Justice Alito Halts Mail Access to Lethal Abortion Pill #
Justice Samuel Alito sat in his Washington chambers on Monday as he issued a temporary stay that restores sanity to the distribution of life-altering chemicals. The order pauses a previous decision that would have forced the Food and Drug Administration to allow the abortion pill, mifepristone, to be sent through the mail without an in-person doctor’s visit. This administrative pause will remain in effect until at least 5 p.m. on May 11 according to court filings.
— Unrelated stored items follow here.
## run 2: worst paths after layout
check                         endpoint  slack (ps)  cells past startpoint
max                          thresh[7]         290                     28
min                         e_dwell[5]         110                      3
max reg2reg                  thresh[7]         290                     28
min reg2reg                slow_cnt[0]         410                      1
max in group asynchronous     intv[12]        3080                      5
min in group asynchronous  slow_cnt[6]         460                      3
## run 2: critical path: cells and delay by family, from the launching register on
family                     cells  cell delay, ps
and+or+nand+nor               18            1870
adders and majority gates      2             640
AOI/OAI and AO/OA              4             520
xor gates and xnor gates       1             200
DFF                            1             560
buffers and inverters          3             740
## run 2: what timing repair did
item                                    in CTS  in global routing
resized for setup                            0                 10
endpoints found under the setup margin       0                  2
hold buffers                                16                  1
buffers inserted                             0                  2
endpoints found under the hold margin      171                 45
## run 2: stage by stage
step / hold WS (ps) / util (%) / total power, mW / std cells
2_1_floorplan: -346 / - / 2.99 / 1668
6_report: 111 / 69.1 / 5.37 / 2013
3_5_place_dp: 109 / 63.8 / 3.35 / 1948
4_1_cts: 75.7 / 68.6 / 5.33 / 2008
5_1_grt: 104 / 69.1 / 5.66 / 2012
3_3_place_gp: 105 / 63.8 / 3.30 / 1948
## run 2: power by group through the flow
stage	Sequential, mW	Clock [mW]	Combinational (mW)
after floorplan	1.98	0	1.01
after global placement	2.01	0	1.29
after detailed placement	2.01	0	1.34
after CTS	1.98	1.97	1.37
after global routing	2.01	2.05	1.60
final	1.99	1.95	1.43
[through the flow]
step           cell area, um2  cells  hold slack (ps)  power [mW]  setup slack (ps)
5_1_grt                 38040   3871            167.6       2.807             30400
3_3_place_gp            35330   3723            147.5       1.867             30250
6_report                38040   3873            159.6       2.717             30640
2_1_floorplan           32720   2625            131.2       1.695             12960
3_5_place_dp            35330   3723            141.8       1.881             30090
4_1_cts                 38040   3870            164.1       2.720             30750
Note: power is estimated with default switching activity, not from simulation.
==> src/hdl/cic_defs.vh <==
// Constants for the cascaded interrupt controller pair
`ifndef CIC_DEFS_VH
`define CIC_DEFS_VH
// Register indices, byte address is index times four
`define CIC_IDX_MST_EVEN 8'h20
`define CIC_IDX_MST_ODD 8'h21
`define CIC_IDX_SLV_EVEN 8'ha0
`define CIC_IDX_SLV_ODD 8'ha1
// Command word bit positions
`define CIC_INIT_BIT 4
`define CIC_OCW3_BIT 3
`define CIC_LTM_BIT 3
`define CIC_SNGL_BIT 1
`define CIC_IC4_BIT 0
`define CIC_AUTO_SERVICE_DONE_BIT 1
`define CIC_RR_BIT 1
`define CIC_RIS_BIT 0
`define CIC_ESMM_BIT 6
`define CIC_SMM_BIT 5
`define CIC_ROT_BIT 7
`define CIC_SL_BIT 6
`define CIC_EOI_BIT 5
// Reset and init values
`define CIC_LOWEST_RST 3'h7
`define CIC_CAS_RST 8'h07
`define CIC_SPUR_CHAN 3'h7
`define CIC_ONE_HOT 8'h01
// Bus responses
`define CIC_RESP_OK 2'h0
`define CIC_RESP_ERR 2'h2
`endif

==> src/hdl/cic_prio.v <==
// Rotating priority resolver for eight channels
`timescale 1ns/100ps
`include "cic_defs.vh"
module cic_prio (
  input wire [7:0] bits,
  input wire [2:0] lowest,
  output reg found,
  output reg [2:0] chan,
  output reg [2:0] rank
);
  reg [3:0] k;
  reg [2:0] c;
  // Scan from highest priority, which follows the lowest one
  always @* begin
    found = 1'b0;
    chan = `CIC_SPUR_CHAN;
    rank = 3'h7;
    c = 3'h0;
    for (k = 4'h0; k < 4'h8; k = k + 4'h1) begin
      c = lowest + k[2:0] + 3'h1;
      if (bits[c] && !found) begin
        found = 1'b1;
        chan = c;
        rank = k[2:0];
      end
    end
  end
endmodule // cic_prio
<file path="config.mk">
export PLATFORM = sky130hd
export DESIGN_NAME = dbi_idle_fsm
export DESIGN_NICKNAME = d
export VERILOG_FILES = /design/src/pkg/dbi_pkg.sv /design/src/core/dbi_strobe_sync.sv /design/src/core/dbi_timer.sv /design/src/core/dbi_idle_fsm.sv
export VERILOG_INCLUDE_DIRS = /design/src /design/src/pkg
export SDC_FILE = /design/constraint.sdc
export NUM_CORES = 1
export LEC_CHECK = 0
export CORE_ASPECT_RATIO = 1.2
export CORE_UTILIZATION = 30
export DETAILED_ROUTE_END_ITERATION = 6
export DONT_BUFFER_PORTS = 1
export PLACE_DENSITY = 0.49
export SLEW_MARGIN = 0
export SYNTH_ARGS = -nofsm -noshare
export SYNTH_HDL_FRONTEND = slang
export SYNTH_SLANG_ARGS = --single-unit
</file>
<file path="constraint.sdc">
create_clock -name clock -period 2 [get_ports clock]
set_input_delay 0.2 -clock clock [delete_from_list [all_inputs] [get_ports clock]]
set_output_delay 0.2 -clock clock [all_outputs]
set_load 0.05 [all_outputs]
</file>
`src/inc/pei_regs.vh`:
```
/*
 * Constants of the event interrupt status/enable block: management
 * addresses, field positions, reset values and serial frame counts.
 * Assumes it is included by its bare name from the design files.
 */
// What this block does
// - Bit 15 latches link quality change, link up
// - Bit 14 latches energy detect state change
// - Bit 13 latches link up/down change
// - Bit 12 latches resolved speed change
// - Bit 11 latches resolved duplex change
// - Bit 10 latches auto-negotiation completion
// - Bit 9 latches false-carrier counter passing half
// - Bit 8 latches receive-error counter passing half
// - Bit 7 enables link quality interrupt
// - Bit 6 enables energy detect interrupt
// - Bit 5 enables link status interrupt
// - Bit 4 enables speed change interrupt
// - Bit 3 enables duplex change interrupt
// - Bit 2 enables negotiation complete interrupt
// - Bit 1 enables false-carrier half interrupt
// - Bit 0 enables receive-error half interrupt
// - Register at 0x12, resets to zero
// - Global enable gates all event interrupts
// - Polarity one: pin idles high, low active
// - Pin is interrupt output only when enabled
// - Test bit forces interrupt while set
`ifndef PEI_REGS_VH
`define PEI_REGS_VH

// --------------------------------------------------------------
// management addresses
// --------------------------------------------------------------
`define PEI_EVT_ADDR 5'h12
`define PEI_CTL_ADDR 5'h11
`define PEI_BAD_CARRIER_CNT_ADDR 5'h14
`define PEI_RX_ERR_CNT_ADDR 5'h15

// --------------------------------------------------------------
// event register fields
// --------------------------------------------------------------
`define PEI_EVT_RESET 16'h0000
`define PEI_STS_LSB 8
`define PEI_STS_MSB 15
`define PEI_EN_LSB 0
`define PEI_EN_MSB 7
`define PEI_EV_LINK_QUAL 7
`define PEI_EV_ENERGY 6
`define PEI_EV_LINK 5
`define PEI_EV_SPEED 4
`define PEI_EV_DUPLEX 3
`define PEI_EV_AN_DONE 2
`define PEI_EV_BAD_CARRIER 1
`define PEI_EV_RX_ERR 0

// --------------------------------------------------------------
// interrupt control register fields
// --------------------------------------------------------------
`define PEI_CTL_RESET 4'h8
`define PEI_CTL_POL 3
`define PEI_CTL_TEST 2
`define PEI_CTL_GEN 1
`define PEI_CTL_OE 0

// --------------------------------------------------------------
// serial management frame
// --------------------------------------------------------------
`define PEI_PREAMBLE_ONES 6'h20
`define PEI_BIT_HDR_LAST 6'h0d
`define PEI_BIT_TA1 6'h0e
`define PEI_BIT_TA2 6'h0f
`define PEI_BIT_LAST 6'h1f
`define PEI_START 2'h1
`define PEI_OP_WRITE 2'h1
`define PEI_OP_READ 2'h2

`endif

```
`src/hw/pei_sync.v`:
```
/*
 * Two flip-flop synchroniser for a group of independent levels.
 * Assumes each bit is a level that may change at any time.
 */
`timescale 1ns/100ps
module pei_sync #(
    parameter WIDTH = 3
) (
    // clock and reset
    input wire core_clk,
    input wire resetn,
    // levels
    input wire [WIDTH-1:0] async_in,
    output wire [WIDTH-1:0] sync_out
);
    genvar i;
    generate
        for (i = 0; i < WIDTH; i = i + 1) begin : g_bit
            reg meta_r;
            reg stable_r;
            always @(posedge core_clk) begin
                if (!resetn) begin
                    meta_r <= 1'b1;
                    stable_r <= 1'b1;
                end else begin
                    meta_r <= async_in[i];
                    stable_r <= meta_r;
                end
            end
            assign sync_out[i] = stable_r;
        end
    endgenerate
endmodule // pei_sync

```
`src/hw/pei_top.v`:
```
/*
 * Event interrupt status/enable register with its serial management
 * slave, interrupt control bits and the shared interrupt/power-down pin.
 * Assumes event inputs come from logic on core_clk; the management
 * clock, data and the shared pin are asynchronous and are synchronised.
 */
`timescale 1ns/100ps
`include "pei_regs.vh"
module pei_top (
    // clock and reset
    input wire core_clk,
    input wire resetn,
    // station address of this device
    input wire [4:0] phy_addr,
    // link state from the transceiver core
    input wire link_quality_ok,
    input wire energy_detected,
    input wire link_up,
    input wire speed_100,
    input wire full_duplex,
    input wire an_complete,
    // half-full flags of the error counters
    input wire bad_carrier_half,
    input wire rx_err_half,
    // serial management interface
    input wire mdc,
    input wire mdio_in,
    output reg mdio_out,
    output reg mdio_oe_n,
    // shared interrupt / power-down pin
    input wire irq_or_powerdown_pin_in,
    output reg irq_or_powerdown_pin_out,
    output reg irq_or_powerdown_pin_oe_n,
    output reg powerdown_req
);
    // --------------------------------------------------------------
    // frame states
    // --------------------------------------------------------------
    localparam S_PRE = 1'b0;
    localparam S_FRM = 1'b1;

    // --------------------------------------------------------------
    // reset image of the event register
    // --------------------------------------------------------------
    localparam [15:0] EVT_RST = `PEI_EVT_RESET;

    // --------------------------------------------------------------
    // read data of an address
    // --------------------------------------------------------------
    function [15:0] rd_mux;
        input [4:0] addr;
        input [15:0] evt;
        input [3:0] ctl;
        begin
            case (addr)
                `PEI_EVT_ADDR: rd_mux = evt;
                `PEI_CTL_ADDR: rd_mux = {12'h000, ctl};
                default: rd_mux = 16'h0000;
            endcase
        end
    endfunction

    // --------------------------------------------------------------
    // synchronisers
    // --------------------------------------------------------------
    wire [2:0] sync_w;
    wire mdc_s;
    wire mdio_s;
    wire pin_s;

    pei_sync #(
        .WIDTH(3)
    ) u_sync (
        .core_clk(core_clk),
        .resetn(resetn),
        .async_in({irq_or_powerdown_pin_in, mdio_in, mdc}),
        .sync_out(sync_w)
    );

    assign mdc_s = sync_w[0];
    assign mdio_s = sync_w[1];
    assign pin_s = sync_w[2];

    reg mdc_d_r;
    wire mdc_rise;

    always @(posedge core_clk) begin
        if (!resetn) begin
            mdc_d_r <= 1'b1;
        end else begin
            mdc_d_r <= mdc_s;
        end
    end

    assign mdc_rise = mdc_s & ~mdc_d_r;

    // --------------------------------------------------------------
    // event change detection
    // --------------------------------------------------------------
    reg [7:0] lvl_d_r;
    reg lvl_valid_r;
    wire [7:0] lvl_now;
    wire [7:0] hit;

    assign lvl_now = {link_quality_ok, energy_detected, link_up, speed_100,
                      full_duplex, an_complete, bad_carrier_half, rx_err_half};

    always @(posedge core_clk) begin
        if (!resetn) begin
            lvl_d_r <= 8'h00;
            lvl_valid_r <= 1'b0;
        end else begin
            lvl_d_r <= lvl_now;
            lvl_valid_r <= 1'b1;
        end
    end

    // the first cycle after reset only loads the history, no event
    assign hit[`PEI_EV_LINK_QUAL] = lvl_valid_r & link_up &
        (link_quality_ok ^ lvl_d_r[`PEI_EV_LINK_QUAL]);
    assign hit[`PEI_EV_ENERGY] = lvl_valid_r &
        (energy_detected ^ lvl_d_r[`PEI_EV_ENERGY]);
    assign hit[`PEI_EV_LINK] = lvl_valid_r &
        (link_up ^ lvl_d_r[`PEI_EV_LINK]);
    assign hit[`PEI_EV_SPEED] = lvl_valid_r &
        (speed_100 ^ lvl_d_r[`PEI_EV_SPEED]);
    assign hit[`PEI_EV_DUPLEX] = lvl_valid_r &
        (full_duplex ^ lvl_d_r[`PEI_EV_DUPLEX]);
    assign hit[`PEI_EV_AN_DONE] = lvl_valid_r & an_complete &
        ~lvl_d_r[`PEI_EV_AN_DONE];
    assign hit[`PEI_EV_BAD_CARRIER] = lvl_valid_r & bad_carrier_half &
        ~lvl_d_r[`PEI_EV_BAD_CARRIER];
    assign hit[`PEI_EV_RX_ERR] = lvl_valid_r & rx_err_half &
        ~lvl_d_r[`PEI_EV_RX_ERR];

    // --------------------------------------------------------------
    // management frame receiver / transmitter
    // --------------------------------------------------------------
    reg state_r;
    reg [5:0] ones_r;
    reg [5:0] bitn_r;
    reg [15:0] sr_r;
    reg [15:0] tx_r;
    reg is_rd_r;
    reg is_wr_r;
    reg [4:0] reg_r;
    reg rd_clr_r;
    reg wr_stb_r;
    reg [15:0] wr_data_r;
    reg [4:0] wr_addr_r;

    reg [7:0] sts_r;
    reg [7:0] en_r;
    reg [3:0] ctl_r;

    wire [13:0] hdr;
    wire [15:0] din;
    wire [15:0] evt_view;
    wire hdr_ok;

    assign hdr = {sr_r[12:0], mdio_s};
    assign din = {sr_r[14:0], mdio_s};
    assign evt_view = {sts_r, en_r};
    assign hdr_ok = (hdr[13:12] == `PEI_START) && (hdr[9:5] == phy_addr);

    // word handed out at the turnaround; its status half is what a read clears
    wire [15:0] rd_word;
    assign rd_word = rd_mux(reg_r, evt_view, ctl_r);

    always @(posedge core_clk) begin
        if (!resetn) begin
            state_r <= S_PRE;
            ones_r <= 6'h00;
            bitn_r <= 6'h00;
            sr_r <= 16'h0000;
            tx_r <= 16'h0000;
            is_rd_r <= 1'b0;
            is_wr_r <= 1'b0;
            reg_r <= 5'h00;
            rd_clr_r <= 1'b0;
            wr_stb_r <= 1'b0;
            wr_data_r <= 16'h0000;
            wr_addr_r <= 5'h00;
            mdio_out <= 1'b1;
            mdio_oe_n <= 1'b1;
        end else begin
            rd_clr_r <= 1'b0;
            wr_stb_r <= 1'b0;
            if (mdc_rise) begin
                case (state_r)
                    S_PRE: begin
                        if (mdio_s) begin
                            if (ones_r != `PEI_PREAMBLE_ONES) begin
                                ones_r <= ones_r + 6'h01;
                            end
                        end else if (ones_r == `PEI_PREAMBLE_ONES) begin
                            state_r <= S_FRM;
                            bitn_r <= 6'h01;
                            sr_r <= 16'h0000;
                        end else begin
                            ones_r <= 6'h00;
                        end
                    end
                    S_FRM: begin
                        bitn_r <= bitn_r + 6'h01;
                        sr_r <= din;
                        if (bitn_r == `PEI_BIT_HDR_LAST) begin
                            reg_r <= hdr[4:0];
                            is_rd_r <= hdr_ok && (hdr[11:10] == `PEI_OP_READ);
                            is_wr_r <= hdr_ok && (hdr[11:10] == `PEI_OP_WRITE);
                            if (!hdr_ok) begin
                                state_r <= S_PRE;
                                ones_r <= 6'h00;
                            end
                        end else if (bitn_r == `PEI_BIT_TA1) begin
                            if (is_rd_r) begin
                                mdio_out <= 1'b0;
                                mdio_oe_n <= 1'b0;
                            end
                        end else if (bitn_r == `PEI_BIT_TA2) begin
                            if (is_rd_r) begin
                                tx_r <= rd_word;
                                mdio_out <= rd_word[15];
                                rd_clr_r <= (reg_r == `PEI_EVT_ADDR);
                            end
                        end else if (bitn_r == `PEI_BIT_LAST) begin
                            mdio_out <= 1'b1;
                            mdio_oe_n <= 1'b1;
                            if (is_wr_r) begin
                                wr_stb_r <= 1'b1;
                                wr_data_r <= din;
                                wr_addr_r <= reg_r;
                            end
                            is_rd_r <= 1'b0;
                            is_wr_r <= 1'b0;
                            state_r <= S_PRE;
                            ones_r <= 6'h00;
                        end else if (is_rd_r) begin
                            tx_r <= {tx_r[14:0], 1'b0};
                            mdio_out <= tx_r[14];
                        end
                    end
                    default: begin
                        state_r <= S_PRE;
                        ones_r <= 6'h00;
                    end
                endcase
            end
        end
    end

    // --------------------------------------------------------------
    // event register and interrupt control register
    // --------------------------------------------------------------
    reg [7:0] sts_nxt;

    always @* begin
        sts_nxt = sts_r;
        if (rd_clr_r) begin
            // only the bits the host was shown are cleared, so an event
            // landing on the snapshot edge is not lost
            sts_nxt = sts_r & ~tx_r[15:8];
        end
        // an event in the clearing cycle survives
        sts_nxt = sts_nxt | hit;
    end

    always @(posedge core_clk) begin
        if (!resetn) begin
            sts_r <= EVT_RST[`PEI_STS_MSB:`PEI_STS_LSB];
            en_r <= EVT_RST[`PEI_EN_MSB:`PEI_EN_LSB];
            ctl_r <= `PEI_CTL_RESET;
        end else begin
            sts_r <= sts_nxt;
            if (wr_stb_r && (wr_addr_r == `PEI_EVT_ADDR)) begin
                // status half is read-only, only the enables take data
                en_r <= wr_data_r[`PEI_EN_MSB:`PEI_EN_LSB];
            end
            if (wr_stb_r && (wr_addr_r == `PEI_CTL_ADDR)) begin
                ctl_r <= wr_data_r[3:0];
            end
        end
    end

    // --------------------------------------------------------------
    // interrupt pin
    // --------------------------------------------------------------
    wire evt_irq;
    wire irq_active;

    assign evt_irq = ctl_r[`PEI_CTL_GEN] & (|(sts_r & en_r));
    assign irq_active = evt_irq | ctl_r[`PEI_CTL_TEST];

    always @(posedge core_clk) begin
        if (!resetn) begin
            irq_or_powerdown_pin_out <= 1'b1;
            irq_or_powerdown_pin_oe_n <= 1'b1;
            powerdown_req <= 1'b0;
        end else begin
            irq_or_powerdown_pin_out <= ctl_r[`PEI_CTL_POL] ? ~irq_active : irq_active;
            irq_or_powerdown_pin_oe_n <= ~ctl_r[`PEI_CTL_OE];
            // as an input the pin requests power-down when held low
            powerdown_req <= ~ctl_r[`PEI_CTL_OE] & ~pin_s;
        end
    end
endmodule // pei_top

```
`config.mk`:
```
export PLATFORM = sky130hd
export DESIGN_NAME = pei_top
export DESIGN_NICKNAME = d
export VERILOG_FILES = /design/src/hw/pei_sync.v /design/src/hw/pei_top.v
export VERILOG_INCLUDE_DIRS = /design/src /design/src/inc
export SDC_FILE = /design/constraint.sdc
export NUM_CORES = 1
export LEC_CHECK = 0
export ABC_AREA = 1
export BUFFER_PORTS_ARGS = -buffer_cell sky130_fd_sc_hd__buf_2
export CAP_MARGIN = 20
export CORE_MARGIN = 1.5
export CORE_UTILIZATION = 63
export CTS_BUF_LIST = sky130_fd_sc_hd__clkbuf_4
export DETAILED_ROUTE_END_ITERATION = 7
export PLACE_DENSITY_LB_ADDON = 0.2
export SLEW_MARGIN = 20
export SYNTH_ARGS = -nofsm -noshare
export SYNTH_HDL_FRONTEND = slang
export SYNTH_SLANG_ARGS = --single-unit
export TNS_END_PERCENT = 50
```
`constraint.sdc`:
```
create_clock -name core_clk -period 1.8 [get_ports core_clk]
set_input_delay 0.18 -clock core_clk [delete_from_list [all_inputs] [get_ports core_clk]]
set_output_delay 0.18 -clock core_clk [all_outputs]
set_load 0.1 [all_outputs]
```
Yosys cells after proc, flatten, opt, wreduce, memory -nomap -nowiden
Index checks and enable logic that the tools add are counted.
{"block": "op_classes", "n_addsub": 2, "eq_ne": 28, "mux": 46, "bitwise_logic": 40, "reduce_logical": 19}
{"cell": "2-to-1 mux 16 bit", "count": 4}
{"cell": "2-to-1 mux 6 bit", "count": 10}
{"cell": "one-hot mux 16 bit (2 select lines)", "count": 1}
{"cell": "2-to-1 mux 13 bit", "count": 2}
{"cell": "one-hot mux 13 bit (2 select lines)", "count": 1}
{"cell": "2-to-1 mux 1 bit", "count": 24}
{"cell": "one-hot mux 6 bit (2 select lines)", "count": 2}
{"cell": "AND reduction 7 bit", "count": 3}
{"cell": "equality test 5 bit, second input constant", "count": 4}
{"cell": "equality test 6 x 4 -> 1 bit, second input constant", "count": 3}
{"cell": "AND 8 bit", "count": 2}
{"cell": "!= test 2 bit, second input constant", "count": 8}
{"cell": "AND 1 bit", "count": 15}
{"cell": "NOT 1 bit", "count": 15}
{"cell": "OR reduction 7 bit", "count": 2}
{"cell": "adder 6 x 1 -> 6 bit, second input constant", "count": 2}
{"cell": "!= test 3 bit, second input constant", "count": 4}
{"cell": "AND reduction 6 bit", "count": 2}
{"cell": "2-to-1 mux 8 bit", "count": 1}
{"cell": "NOT 8 bit", "count": 1}
{"cell": "OR 8 bit", "count": 1}
{"cell": "OR reduction 8 bit", "count": 1}
{"cell": "equality test 6 x 5 -> 1 bit, second input constant", "count": 1}
{"cell": "equality test 6 bit, second input constant", "count": 1}
{"cell": "other kinds (13)", "count": 25}
{"block": "word_totals", "regBits": 105, "inputBits": 18}

Depth between registers and ports, before layout
{"block": "logic_depth", "depth_word": 6, "depth_mapped": 12, "ltp_nobuf": 12}

By module
Synthesis repeated with hierarchy kept, for this count alone.
{"block": "hier_totals", "hier_cells": 584, "area_unflattened_um2": 4406.7}
{"mod": "pei_top", "n_inst": 1, "cells_each": 563, "area_per_inst_um2": 4219.0, "seq_area_each_um2": 1981.9}
{"mod": "pei_sync", "n_inst": 1, "cells_each": 21, "area_per_inst_um2": 187.7, "seq_area_each_um2": 120.1}

Least setup slack after synthesis
Ideal clock, no wire load.
{"block": "synth_timing", "path_kind": "register to register", "start": "register bitn_r[0]", "end": "register mdio_out", "t_arrival_ns": 1.387, "t_required_ns": 1.672, "slack_ns": 0.285, "path_stages_with_launch": 12, "period_less_slack_ns": 1.515, "path_cell_list": "dfxtp_1 > ha_1 > inv_1 > nor2_4 > nand2_2 > buf_6 > clkinv_2 > o21ai_1 > o21ai_1 > nand2_1 > nand2_1 > o21ai_1"}
{"block": "synth_between", "elab_chain_cells": 4, "word_cells_on_any_way": 12, "classes_between": "6 x eq/ne; 3 x mux; 1 x bitwise; 2 x reduce/logical"}
{"element": "start, declared", "line_no": "pei_top.v:141", "text": "reg [5:0] bitn_r;"}
{"element": "start signal, assigned", "line_no": "pei_top.v:205", "text": "bitn_r <= bitn_r + 6'h01;"}
{"element": "equality test 6 x 5 -> 1 bit (no line)"}
{"element": "2-to-1 mux 1 bit", "line_no": "pei_top.v:226", "text": "end else if (bitn_r == `PEI_BIT_LAST) begin"}
{"element": "2-to-1 mux 1 bit", "line_no": "pei_top.v:220", "text": "end else if (bitn_r == `PEI_BIT_TA2) begin"}
{"element": "2-to-1 mux 1 bit", "line_no": "pei_top.v:215", "text": "end else if (bitn_r == `PEI_BIT_TA1) begin"}
{"element": "end signal, assigned", "line_no": "pei_top.v:223", "text": "mdio_out <= rd_word[15];"}
{"element": "end signal, assigned", "line_no": "pei_top.v:240", "text": "mdio_out <= tx_r[14];"}
{"element": "end, declared", "line_no": "pei_top.v:28", "text": "output reg mdio_out,"}
Parallel ways exist; a longest one is shown, timed or not.
A chain may end at the register's enable or synchronous reset.

Worst setup path after layout
{"block": "layout_timing", "start": "register bitn_r[1]", "end": "register tx_r[9]"}
{"block": "layout_between", "elab_chain_cells": 3, "word_cells_on_any_way": 11, "classes_between": "6 x eq/ne; 1 x mux; 2 x bitwise; 2 x reduce/logical"}
{"element": "equality test 6 x 4 -> 1 bit (no line) / equality test 6 x 5 -> 1 bit (equally long branches)"}
{"element": "!= test 2 bit (no line) (tied with other cells)"}
{"element": "AND reduction 7 bit (no line)"}
{"element": "end signal, assigned", "line_no": "pei_top.v:222", "text": "tx_r <= rd_word;"}
{"element": "end signal, assigned", "line_no": "pei_top.v:239", "text": "tx_r <= {tx_r[14:0], 1'b0};"}
{"element": "end, declared", "line_no": "pei_top.v:143", "text": "reg [15:0] tx_r;"}
Parallel ways exist; a longest one is shown, timed or not.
The 5th U.S. Circuit Court of Appeals had previously warned that the state of Louisiana was likely to win its challenge against the drug’s widespread distribution.
The physical reality of this struggle involves a small white tablet that has become a tool of convenience at the cost of the unborn. Louisiana officials argued in their filing that dispensing the drug through the mail ignores the threat of sepsis and hemorrhaging to the mother. They noted that the state’s ability to enforce its own laws is harmed when chemicals intended to end life are shipped across borders like common parcels. Justice Alito has given the state until Thursday to formally respond to the requests from drugmakers Danco Laboratories and GenBioPro to keep the mail-order system active.
This paper views the mail-order scheme as a dangerous enclosure of medical authority that bypasses the sacred duty of the physician to protect life. By removing the requirement for an in-person exam, the state effectively abandons the mother to a lonely and often traumatic process. Danco told the court that the challenge should be rejected based on past precedents, yet the moral stakes have only risen as telehealth becomes a mask for the industrialization of abortion.
"Louisiana is likely to win its challenge," the 5th Circuit Court stated in its May 1 ruling. For now, the ticking clock of the court offers a brief reprieve for those who believe that medicine should heal, not harm. The heavy mahogany of the bench and the black silk of the robes represent a tradition that must stand against the reckless speed of modern social experiments.